District 28 includes virtually all of the parishes of Evangeline, Allen, and Avoyelles, along with parts of St. Landry and Acadia. Senator LaFleur served as Chairman of the Senate Finance Committee and the Joint Legislative Committee on the Budget. In addition, he served as a member of the Judiciary B and Insurance Committees. LaFleur was selected by the Independent Insurance Agents and Brokers of Louisiana to serve as their representative on the board of directors of Louisiana Citizens Insurance Company, a quasi public insurance company serving as the provider of last resort for homeowner's insurance in Louisiana. He serves as chairman of the company's litigation committee, and as the president of the Louisiana section of French speaking legislators known as the Assemblée parlementaire de la francophonie.

==Issues==
Recent legislation spearheaded and passed by LaFleur included the "Castle" doctrine legislation, House Bill 1097 backed by the National Rifle Association (NRA), that provided civil immunity to victims of crime who lawfully use deadly force to protect themselves and their families against a violent attack.

He promoted and passed ethics reform legislation prohibiting fundraisers during legislative sessions and the application of ethics reporting rules for those people lobbying or trying to influence non-elected executive level employees. In 2007, he and fellow Representatives, Michael Jackson and Don Cazayoux, filed additional ethics reform measures requiring income disclosure for members of the Louisiana House of Representatives. House Bill 723, provided for the most comprehensive ethics reform package in recent Louisiana legislative history. In sum, the bill would have "[r]equire[d] legislators and candidates for the state legislature to disclose certain income”. While the comprehensive legislation failed to pass, it helped shape the gubernatorial campaign in 2007 as both candidates Bobby Jindal and Walter Boasso adopted it into their campaigns. LaFleur was the author of other bills restricting executive branch lobbying, prohibiting political fundraising activities during session, and requiring legislative oversight and accountability from the governing boards of state retirement systems.

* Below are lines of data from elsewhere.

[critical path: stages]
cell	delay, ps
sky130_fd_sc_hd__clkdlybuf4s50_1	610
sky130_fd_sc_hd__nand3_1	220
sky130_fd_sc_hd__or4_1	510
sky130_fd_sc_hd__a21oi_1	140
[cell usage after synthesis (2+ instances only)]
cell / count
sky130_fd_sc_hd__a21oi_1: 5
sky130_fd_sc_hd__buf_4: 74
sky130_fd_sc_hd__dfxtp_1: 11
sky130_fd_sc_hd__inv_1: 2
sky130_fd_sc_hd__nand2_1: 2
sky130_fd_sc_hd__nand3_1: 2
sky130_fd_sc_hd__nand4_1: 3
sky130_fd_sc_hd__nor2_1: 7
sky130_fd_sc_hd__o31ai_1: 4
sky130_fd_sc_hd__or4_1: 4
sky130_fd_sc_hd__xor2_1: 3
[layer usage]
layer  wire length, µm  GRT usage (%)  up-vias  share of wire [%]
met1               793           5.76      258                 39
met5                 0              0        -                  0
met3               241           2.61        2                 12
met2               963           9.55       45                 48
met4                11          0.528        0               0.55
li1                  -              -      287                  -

LaFleur is a strong proponent for the preservation of the French language and Cajun and Creole culture in Louisiana. LaFleur filed legislation to reconstitute the board of the CODOFIL and provided that board with new missions and objectives, including the development of at least one French immersion school in each of the 23 parishes that make up Acadiana on or before 2016. He promoted the adoption of an incentive programs for the development of new or the expansion of existing immersion schools. The Louisiana Board of Elementary and Secondary Education adopted an incentive program at LaFleur's urging in 2011. The program became known as Renaissance Louisiane , adopted from a similar program used in Manitoba. LaFleur opposes abortion and gun control, and was endorsed by the Louisiana Association of Business and Industry in his last two elections.

In January 2016, Senate President John Alario of Westwego appointed LaFleur chairman of the pivotal Senate Finance Committee.